Your assignment
Within the records that follow, find every line containing the string "copies". Copy those lines.

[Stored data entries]

● ● ● ● ●

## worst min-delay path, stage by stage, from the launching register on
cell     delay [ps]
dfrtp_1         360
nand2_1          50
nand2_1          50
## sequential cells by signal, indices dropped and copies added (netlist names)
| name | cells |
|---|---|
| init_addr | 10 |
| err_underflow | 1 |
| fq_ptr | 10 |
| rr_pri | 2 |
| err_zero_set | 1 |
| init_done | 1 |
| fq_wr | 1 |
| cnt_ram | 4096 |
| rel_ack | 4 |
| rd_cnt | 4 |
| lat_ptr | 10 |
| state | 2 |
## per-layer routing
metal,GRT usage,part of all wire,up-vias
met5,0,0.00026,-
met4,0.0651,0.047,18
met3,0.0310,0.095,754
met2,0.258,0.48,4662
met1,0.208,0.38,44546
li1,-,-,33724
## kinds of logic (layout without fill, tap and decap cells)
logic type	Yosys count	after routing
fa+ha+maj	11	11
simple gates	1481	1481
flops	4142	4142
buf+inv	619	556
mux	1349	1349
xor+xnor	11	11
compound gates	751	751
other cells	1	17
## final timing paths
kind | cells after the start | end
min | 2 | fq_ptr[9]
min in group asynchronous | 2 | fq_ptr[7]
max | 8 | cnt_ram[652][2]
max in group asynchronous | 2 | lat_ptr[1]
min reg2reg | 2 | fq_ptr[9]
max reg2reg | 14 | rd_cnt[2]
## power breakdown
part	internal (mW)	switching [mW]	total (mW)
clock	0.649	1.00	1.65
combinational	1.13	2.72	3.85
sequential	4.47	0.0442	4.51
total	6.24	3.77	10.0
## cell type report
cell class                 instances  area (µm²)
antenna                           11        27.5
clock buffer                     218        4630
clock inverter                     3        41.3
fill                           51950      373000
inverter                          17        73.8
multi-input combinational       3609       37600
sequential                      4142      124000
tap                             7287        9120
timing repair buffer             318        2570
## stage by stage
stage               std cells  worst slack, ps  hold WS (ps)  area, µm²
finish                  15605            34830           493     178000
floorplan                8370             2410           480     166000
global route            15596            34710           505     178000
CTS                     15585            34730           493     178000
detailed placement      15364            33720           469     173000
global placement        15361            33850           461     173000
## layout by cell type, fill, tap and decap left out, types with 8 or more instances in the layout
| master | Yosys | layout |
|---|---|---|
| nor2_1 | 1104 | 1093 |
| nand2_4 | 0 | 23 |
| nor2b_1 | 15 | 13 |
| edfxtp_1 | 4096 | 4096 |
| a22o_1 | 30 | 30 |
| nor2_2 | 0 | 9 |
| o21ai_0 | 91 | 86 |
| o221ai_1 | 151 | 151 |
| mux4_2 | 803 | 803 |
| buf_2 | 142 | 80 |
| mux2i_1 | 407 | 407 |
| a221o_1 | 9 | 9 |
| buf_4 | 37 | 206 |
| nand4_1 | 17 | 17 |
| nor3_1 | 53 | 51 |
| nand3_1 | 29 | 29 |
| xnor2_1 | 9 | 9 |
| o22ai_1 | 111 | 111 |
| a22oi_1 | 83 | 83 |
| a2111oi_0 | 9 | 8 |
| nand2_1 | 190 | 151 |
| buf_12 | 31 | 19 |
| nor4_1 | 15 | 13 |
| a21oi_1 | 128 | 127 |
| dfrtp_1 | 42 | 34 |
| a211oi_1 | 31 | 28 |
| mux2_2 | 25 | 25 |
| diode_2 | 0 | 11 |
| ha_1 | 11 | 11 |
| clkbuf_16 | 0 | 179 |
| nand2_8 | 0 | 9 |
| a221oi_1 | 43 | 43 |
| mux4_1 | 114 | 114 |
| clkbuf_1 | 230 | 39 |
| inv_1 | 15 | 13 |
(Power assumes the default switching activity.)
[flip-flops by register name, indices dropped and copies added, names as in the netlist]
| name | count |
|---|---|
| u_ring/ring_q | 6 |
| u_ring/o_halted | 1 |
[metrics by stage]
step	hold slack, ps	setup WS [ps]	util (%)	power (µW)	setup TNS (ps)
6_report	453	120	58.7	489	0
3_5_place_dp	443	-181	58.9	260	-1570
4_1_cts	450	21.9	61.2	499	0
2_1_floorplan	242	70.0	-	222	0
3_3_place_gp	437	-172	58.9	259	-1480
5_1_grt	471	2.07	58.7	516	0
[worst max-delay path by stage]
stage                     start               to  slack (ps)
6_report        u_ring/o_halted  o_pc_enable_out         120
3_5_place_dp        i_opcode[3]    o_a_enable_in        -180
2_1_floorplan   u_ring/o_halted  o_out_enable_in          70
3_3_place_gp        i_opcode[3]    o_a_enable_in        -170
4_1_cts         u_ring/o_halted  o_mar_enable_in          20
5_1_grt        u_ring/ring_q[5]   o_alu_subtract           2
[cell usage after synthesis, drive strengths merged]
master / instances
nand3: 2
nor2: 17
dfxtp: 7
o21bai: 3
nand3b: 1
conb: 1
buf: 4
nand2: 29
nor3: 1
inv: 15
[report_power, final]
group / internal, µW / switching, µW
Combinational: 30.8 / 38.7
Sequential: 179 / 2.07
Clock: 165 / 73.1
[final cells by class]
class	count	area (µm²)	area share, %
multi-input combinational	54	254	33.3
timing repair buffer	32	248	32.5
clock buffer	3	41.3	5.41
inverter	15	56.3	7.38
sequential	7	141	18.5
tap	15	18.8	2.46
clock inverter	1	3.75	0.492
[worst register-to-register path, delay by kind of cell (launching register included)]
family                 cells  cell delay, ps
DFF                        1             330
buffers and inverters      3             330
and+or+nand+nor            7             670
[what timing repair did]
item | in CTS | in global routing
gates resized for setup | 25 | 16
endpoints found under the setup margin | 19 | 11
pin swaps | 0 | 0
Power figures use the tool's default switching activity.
**config.mk**
```make
export PLATFORM = sky130hd
export DESIGN_NAME = mouse_joy_arbiter
export DESIGN_NICKNAME = d
export VERILOG_FILES = /design/src/rtl/cpc_input_pkg.sv /design/src/rtl/arb_idle_timer.sv /design/src/rtl/mouse_joy_arbiter.sv
export SDC_FILE = /design/constraint.sdc
export NUM_CORES = 1
export LEC_CHECK = 0
export CORE_MARGIN = 3
export CORE_UTILIZATION = 40
export CTS_CLUSTER_DIAMETER = 200
export DETAILED_ROUTE_END_ITERATION = 8
export PLACE_DENSITY = 0.75
export SLEW_MARGIN = 30
export SYNTH_ARGS = -nofsm -noshare
export SYNTH_HDL_FRONTEND = slang
export SYNTH_SLANG_ARGS = --single-unit
```
**constraint.sdc**
```tcl
create_clock -name clk_sys -period 2.7 [get_ports clk_sys]
set_clock_uncertainty 0.2 [all_clocks]
set_input_delay 0.675 -clock clk_sys [delete_from_list [all_inputs] [get_ports clk_sys]]
set_output_delay 0.675 -clock clk_sys [all_outputs]
set_load 0.02 [all_outputs]
```
**src/rtl/cpc_input_pkg.sv**
```systemverilog
// Shared types and constants for the CPC host-input blocks (joystick / AMX mouse arbitration).
package cpc_input_pkg;

  typedef enum logic [1:0] {
    JOY    = 2'd0,
    MOUSE  = 2'd1,
    PEND_M = 2'd2,
    PEND_J = 2'd3
  } arb_state_t;

  localparam logic [1:0] ARB_AUTO  = 2'd0;
  localparam logic [1:0] ARB_JOY   = 2'd1;
  localparam logic [1:0] ARB_MOUSE = 2'd2;

  // Row bit fields: [6:4] fire3..1, [3:0] R/L/D/U
  localparam int FIRE_MSB = 6;
  localparam int FIRE_LSB = 4;
  localparam int DIR_MSB  = 3;
  localparam int DIR_LSB  = 0;

  // Host mouse packet fields
  localparam int PKT_STB    = 24;
  localparam int PKT_DY_MSB = 23;
  localparam int PKT_DY_LSB = 16;
  localparam int PKT_DX_MSB = 15;
  localparam int PKT_DX_LSB = 8;
  localparam int PKT_BT_MSB = 2;
  localparam int PKT_BT_LSB = 0;

endpackage

```
**src/rtl/arb_idle_timer.sv**
```systemverilog
// Saturating idle counter: counts enabled cycles, sticks at IDLE_CYCLES-1 and flags expiry there.
module arb_idle_timer #(
  parameter int unsigned IDLE_CYCLES = 24'd8_000_000,
  parameter int          CW          = 24
) (
  input  logic clk_sys,
  input  logic reset_n,
  input  logic clr,
  input  logic en,
  output logic expired
);

  localparam logic [CW-1:0] LAST = CW'(IDLE_CYCLES - 1);

  logic [CW-1:0] cnt;

  always_ff @(posedge clk_sys or negedge reset_n) begin
    if (!reset_n)                cnt <= '0;
    else if (clr)                cnt <= '0;
    else if (en && cnt != LAST)  cnt <= cnt + 1'b1;
  end

  assign expired = (cnt == LAST);

endmodule

```
**src/rtl/mouse_joy_arbiter.sv**
```systemverilog
// Joystick-0 row arbiter between host joystick and AMX mouse converter; owner swaps only on a sel fall.
// Optional: MOUSE_ARB_MERGE_EN keeps joystick fire buttons live while the mouse owns the row.
module mouse_joy_arbiter
  import cpc_input_pkg::*;
#(
  parameter int unsigned IDLE_CYCLES = 24'd8_000_000,
  parameter int          CW          = 24
) (
  input  logic        clk_sys,
  input  logic        reset_n,
  input  logic [1:0]  mode,
  input  logic [24:0] ps2_mouse,
  input  logic [6:0]  joy,
  input  logic [6:0]  mouse_din,
  input  logic        sel,
  output logic [6:0]  dout,
  output logic        owner,
  output logic        mouse_rst
);

  arb_state_t state, state_nx;
  logic       sel_q, stb_q, hist_vld;
  logic       mouse_act, joy_act, boundary, auto_md, expired;
  logic       owner_nx;
  logic [6:0] dout_nx;
  logic       unused_pkt;

  assign unused_pkt = &{1'b0, ps2_mouse[7:3]};

  // hist_vld masks the first cycle after reset so a stale strobe level is not seen as a packet
  always_ff @(posedge clk_sys or negedge reset_n) begin
    if (!reset_n) begin
      sel_q    <= 1'b0;
      stb_q    <= 1'b0;
      hist_vld <= 1'b0;
    end else begin
      sel_q    <= sel;
      stb_q    <= ps2_mouse[PKT_STB];
      hist_vld <= 1'b1;
    end
  end

  assign mouse_act = hist_vld && (ps2_mouse[PKT_STB] != stb_q) &&
                     ((|ps2_mouse[PKT_DX_MSB:PKT_DX_LSB]) ||
                      (|ps2_mouse[PKT_DY_MSB:PKT_DY_LSB]) ||
                      (|ps2_mouse[PKT_BT_MSB:PKT_BT_LSB]));
`ifdef MOUSE_ARB_MERGE_EN
  assign joy_act   = |joy[DIR_MSB:DIR_LSB];
`else
  assign joy_act   = |joy;
`endif
  assign boundary  = sel_q && !sel;
  assign auto_md   = (mode == ARB_AUTO) || (mode == 2'd3);

  arb_idle_timer #(.IDLE_CYCLES(IDLE_CYCLES), .CW(CW)) u_idle (
    .clk_sys (clk_sys),
    .reset_n (reset_n),
    .clr     (mouse_act || state != MOUSE),
    .en      (auto_md && state == MOUSE),
    .expired (expired)
  );

  always_ff @(posedge clk_sys or negedge reset_n) begin
    if (!reset_n) state <= JOY;
    else          state <= state_nx;
  end

  always_comb begin
    state_nx = state;
    if (mode == ARB_JOY) begin
      if (boundary) state_nx = JOY;
    end else if (mode == ARB_MOUSE) begin
      if (boundary) state_nx = MOUSE;
    end else begin
      // joystick wins every same-cycle conflict
      unique case (state)
        JOY:    if (mouse_act && !joy_act) state_nx = PEND_M;
        PEND_M: if (joy_act)               state_nx = JOY;
                else if (boundary)         state_nx = MOUSE;
        MOUSE:  if (joy_act || (expired && !mouse_act)) state_nx = PEND_J;
        PEND_J: if (boundary)              state_nx = JOY;
                else if (mouse_act && !joy_act) state_nx = MOUSE;
        default: state_nx = JOY;
      endcase
    end
  end

  // Outputs are registered from next state so owner, mouse_rst and dout all switch on one edge
  always_comb begin
    owner_nx = (state_nx == MOUSE) || (state_nx == PEND_J);
    dout_nx  = owner_nx ? mouse_din : joy;
`ifdef MOUSE_ARB_MERGE_EN
    dout_nx[FIRE_MSB:FIRE_LSB] = dout_nx[FIRE_MSB:FIRE_LSB] | joy[FIRE_MSB:FIRE_LSB];
`endif
  end

  always_ff @(posedge clk_sys or negedge reset_n) begin
    if (!reset_n) begin
      dout      <= '0;
      owner     <= 1'b0;
      mouse_rst <= 1'b1;
    end else begin
      dout      <= dout_nx;
      owner     <= owner_nx;
      mouse_rst <= !owner_nx;
    end
  end

endmodule

```
==> tab_implementation.tex <==
\begin{tabular}{lr}
\hline
Metric & Value \\
\hline
\multicolumn{2}{l}{\textbf{Finish}} \\
\quad Number of antenna cells inserted & 0 \\
\quad Layout Cells excl Fill & 316 \\
\quad Share of cells above drive strength 1 & 13.6\% \\
\quad Flip-flop and latch area & roughly 900 sq um \\
\quad Nets & 310 \\
\quad Cell area after layout & 0.00267 sq mm \\
\quad Count of fill cells added during filler insertion & 399 \\
\quad Combined area of the multi-input logic cells & 947 sq um \\
\quad P\&R area growth vs syn & 39.3\% \\
\multicolumn{2}{l}{\textbf{Placed design}} \\
\quad Port buffer count & 47 \\
\quad Last weighted congestion value of the routability-driven placer & 0.835 \\
\quad Pre-CTS setup slack & -408 ps \\
\quad DPL Wire Length & 3430 microns \\
\quad Placed instance count & 308 \\
\quad Instance area after placement & 0.00256 sq mm \\
\multicolumn{2}{l}{\textbf{Detailed routing}} \\
\quad Residual antenna-violating net count after detailed routing & 0 \\
\quad Total via count in the routed design & 1,719 \\
\quad Wire length per cell after detailed routing & 14.2 microns \\
\quad Detailed-route wire length & 4470 microns \\
\quad DRC violations left & 0 \\
\quad Number of detailed-routing iterations run before antenna repair & 5 \\
\quad Initial drt markers & 74 \\
\quad Vias/cell & roughly 5.4 \\
\multicolumn{2}{l}{\textbf{Run}} \\
\quad Total of max-cap violations & 0 \\
\multicolumn{2}{l}{\textbf{Clock network}} \\
\quad Sink Count & 37 \\
\quad Clock buffer depth & 2 \\
\quad Number of buffers created by CTS & 5 \\
\quad Setup Buffers After CTS & 0 \\
\quad Count of H-tree levels built during CTS & 2 \\
\quad Clock-pin transition on the worst setup and hold timing paths & 70 ps \\
\quad Number of hold-repair buffers added at the cts stage & 0 \\
\quad Clock Root Buffer & clkbuf\_8 \\
\quad Clock insertion delay at the later pin of the skew report & 290 ps \\
\quad CTS tree & built \\
\multicolumn{2}{l}{\textbf{Logic synthesis}} \\
\quad Primary flip-flop cell chosen by synthesis mapping & dfrtp\_1 \\
\quad Synth Area in Compound Gates & 13.6\% \\
\quad Synthesized netlist net count & approximately 240 \\
\quad Post-synthesis share of cell area spent on and, or, nand and nor gates & 22.5\% \\
\quad Post-synthesis adder-cell area fraction & $\sim$2.0\% \\
\quad Combinational family with the most area after synthesis & simple AND/OR/NAND/NOR gates \\
\quad Most frequent cell after synthesis & dfrtp\_1 \\
\quad FFs w/ async S/R, synth & 100\% \\
\quad Cell type with the largest total area after synthesis & dfrtp\_1 \\
\quad Post-synth EDFFs & 0 \\
\quad Fraction of the yosys area taken by sequential cells & 48.4\% \\
\quad Flip-flop and latch count after synthesis & 37 \\
\quad Synthesized area & 0.00192 sq mm \\
\quad Synthesized area divided by synthesized cell count & 9.78 sq um \\
\quad Gate count of the mapped netlist & 196 \\
\quad Total number of yosys warnings & 0 \\
\quad Post-synth top cells & dfrtp\_1, nor2\_1, nand2\_1 \\
\quad Proportion of synthesized area in mux cells & roughly 4.6\% \\
\quad Number of unique standard cell types used by synthesis & 38 \\
\quad Dominant cells by area after synthesis & dfrtp\_1, mux2\_2, xor2\_1 \\
\quad Portion of synthesized cell area occupied by the leading cell type & 47.0\% \\
\quad Xor-xnor portion of the synthesized cell area & 5.48\% \\
\multicolumn{2}{l}{\textbf{Power}} \\
\quad Switching fraction of total power & a little over a quarter \\
\quad Peak supply drop & slightly below 400 uV \\
\quad Total power & 1.32 mW \\
\quad Leakage Power & 1.04 nW \\
\quad Int Power & 969 uW \\
\quad Power dissipated by switching net loads & 354 uW \\
\quad Total power per unit cell area & 495 mW/mm\^{}2 \\
\quad Portion of total power attributed to combinational logic & 24.3\% \\
\quad Part of the total power dissipated in the clock network & 29.8\% \\
\quad Part of the total power dissipated in sequential elements & 45.9\% \\
\multicolumn{2}{l}{\textbf{Timing}} \\
\quad Clock period minus final worst setup slack & 2570 ps \\
\quad Post-route setup TNS & 0 ps \\
\quad Final critical-path setup slack & 134 ps \\
\quad Crit share post-route & 95.0\% \\
\quad Final max-slew violation count & 0 \\
\quad Highest clock frequency the design can meet & 0.390 GHz \\
\quad Slew headroom & 46.1\% \\
\quad Endpoints failing setup & 0 \\
\quad RSZ-0062 raised after global routing & no \\
\quad Number of hold-slack violations in the final timing report & 0 \\
\quad Transition time at the pin with the least slew margin & 809 ps \\
\multicolumn{2}{l}{\textbf{Critical path}} \\
\quad Critical path data required time & approximately 2700 ps \\
\quad Crit Path Class & in2reg \\
\quad Worst setup SP type & primary input \\
\quad Critical Path AT & 2540 ps \\
\quad Worst setup EP type & register \\
\quad Critical path fanouts, max & 6 \\
\multicolumn{2}{l}{\textbf{Floorplan}} \\
\quad Die Y & between 70 and 80 microns \\
\quad Number of placement rows & 24 \\
\quad Count of pins on the block boundary & 53 \\
\quad Core Area & 0.00450 sq mm \\
\quad Overall die area & 0.00566 sq mm \\
\quad Die Width & 75.2 microns \\
\quad Starting density of the core & between 40 and 50\% \\
\multicolumn{2}{l}{\textbf{Global route}} \\
\quad Global route total overflow & 0 \\
\quad Largest net degree at the start of global routing & 38 \\
\quad First-pass GRT wire length & 7650 microns \\
\quad Via count of the first global-routing pass & 1,694 \\
\quad Total GRT Usage & between 10\% and 20\% \\
\quad Initial antenna violation count & 0 \\
\multicolumn{2}{l}{\textbf{Status}} \\
\quad Outcome & complete, no violations \\
\multicolumn{2}{l}{\textbf{Worst hold path}} \\
\quad Class of the tightest hold or removal check & in2async \\
\hline
\end{tabular}
[kinds of logic after synthesis]
| kind of cell | after synthesis |
|---|---|
| other | 1 |
| multiplexers | 8 |
| AO/OA/AOI/OAI | 39 |
| XOR/XNOR | 12 |
| flip-flops | 37 |
| buffers and inverters | 16 |
| AND/OR/NAND/NOR | 80 |
| adder cells (fa/ha/maj) | 3 |
[through the flow]
step           hold WS (ps)  util, %
2_1_floorplan           179        -
3_5_place_dp            362     56.8
5_1_grt                 328     59.3
6_report                272     59.3
3_3_place_gp            345     56.8
4_1_cts                 303     59.3
[worst max-delay path, cell delays in order]
cell and delay, ps:
dlygate4sd2_1 240, or4_4 550, nor4_4 180, a31oi_2 150
o31ai_4 250, buf_6 170, mux2_2 320
[power groups by stage]
| stage | clock [mW] | combinational, mW | sequential, mW |
|---|---|---|---|
| 2_1_floorplan | 0 | 0.102 | 0.648 |
| 3_3_place_gp | 0 | 0.310 | 0.616 |
| 5_1_grt | 0.435 | 0.348 | 0.611 |
| 4_1_cts | 0.412 | 0.324 | 0.607 |
| 3_5_place_dp | 0 | 0.316 | 0.616 |
| 6_report | 0.394 | 0.321 | 0.608 |
[routing by layer]
layer  GRT usage (%)  share of wire [%]
met1            21.9                 43
met2            29.6                 50
met3            6.41                5.2
met4            5.83                1.5
met5               0                  0
[cells in the final DEF, fill, tap and decap left out, types with 2 or more instances in the layout]
master / n
clkbuf_8: 6
o21a_1: 2
ha_1: 3
xnor2_1: 4
buf_4: 15
and4_1: 2
nor2_1: 18
a211oi_1: 2
and2_1: 2
inv_1: 12
or3_1: 6
clkbuf_1: 2
a21oi_1: 10
nor4_1: 6
xor2_1: 8
dlygate4sd2_1: 4
or4_1: 5
o2111ai_1: 3
nor4b_1: 2
nand2_1: 13
nand4_1: 8
buf_6: 2
nor3_1: 7
o31ai_1: 5
nand3_1: 7
mux2_2: 7
dfrtp_1: 36
o21ai_0: 9
clkdlybuf4s50_1: 42
o211ai_1: 2
[sequential cells by signal, summed over array words and instances, names as in the netlist]
signal      count
sel_q           1
dout            7
u_idle.cnt     24
state           2
hist_vld        1
stb_q           1
mouse_rst       1
[worst paths after layout]
| check | cells after the start | to | slack, ps | startpoint |
|---|---|---|---|---|
| worst max register to register | 7 | u_idle.cnt[21]$_DFFE_PN0P_ | 460 | u_idle.cnt[0]$_DFFE_PN0P_ |
| worst min register to register | 2 | u_idle.cnt[1]$_DFFE_PN0P_ | 370 | u_idle.cnt[1]$_DFFE_PN0P_ |
| worst max-delay path | 7 | dout[6]$_DFF_PN0_ | 130 | joy[6] |
| worst min-delay path | 1 | u_idle.cnt[11]$_DFFE_PN0P_ | 270 | reset_n |
| min in group clk_sys | 2 | u_idle.cnt[1]$_DFFE_PN0P_ | 370 | u_idle.cnt[1]$_DFFE_PN0P_ |
| max in group asynchronous | 1 | u_idle.cnt[22]$_DFFE_PN0P_ | 1510 | reset_n |
[area by class of cell]
type | instances | share of cell area, %
Timing Repair Buffer | 64 | 22.3
Inverter | 12 | 1.69
Tap cell | 52 | 2.44
Multi-Input combinational cell | 143 | 35.5
Sequential cell | 37 | 34.7
Clock buffer | 8 | 3.37
[timing repair]
item / CTS / global route
pin swaps: 4 / 3
endpoints found under the setup margin: 7 / 7
gates resized for setup: 9 / 0
No activity file was read; power rests on OpenSTA's default activity.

● ● ● ● ●

Solved exercise
## sequential cells by signal, indices dropped and copies added (netlist names)
[flip-flops by register name, indices dropped and copies added, names as in the netlist]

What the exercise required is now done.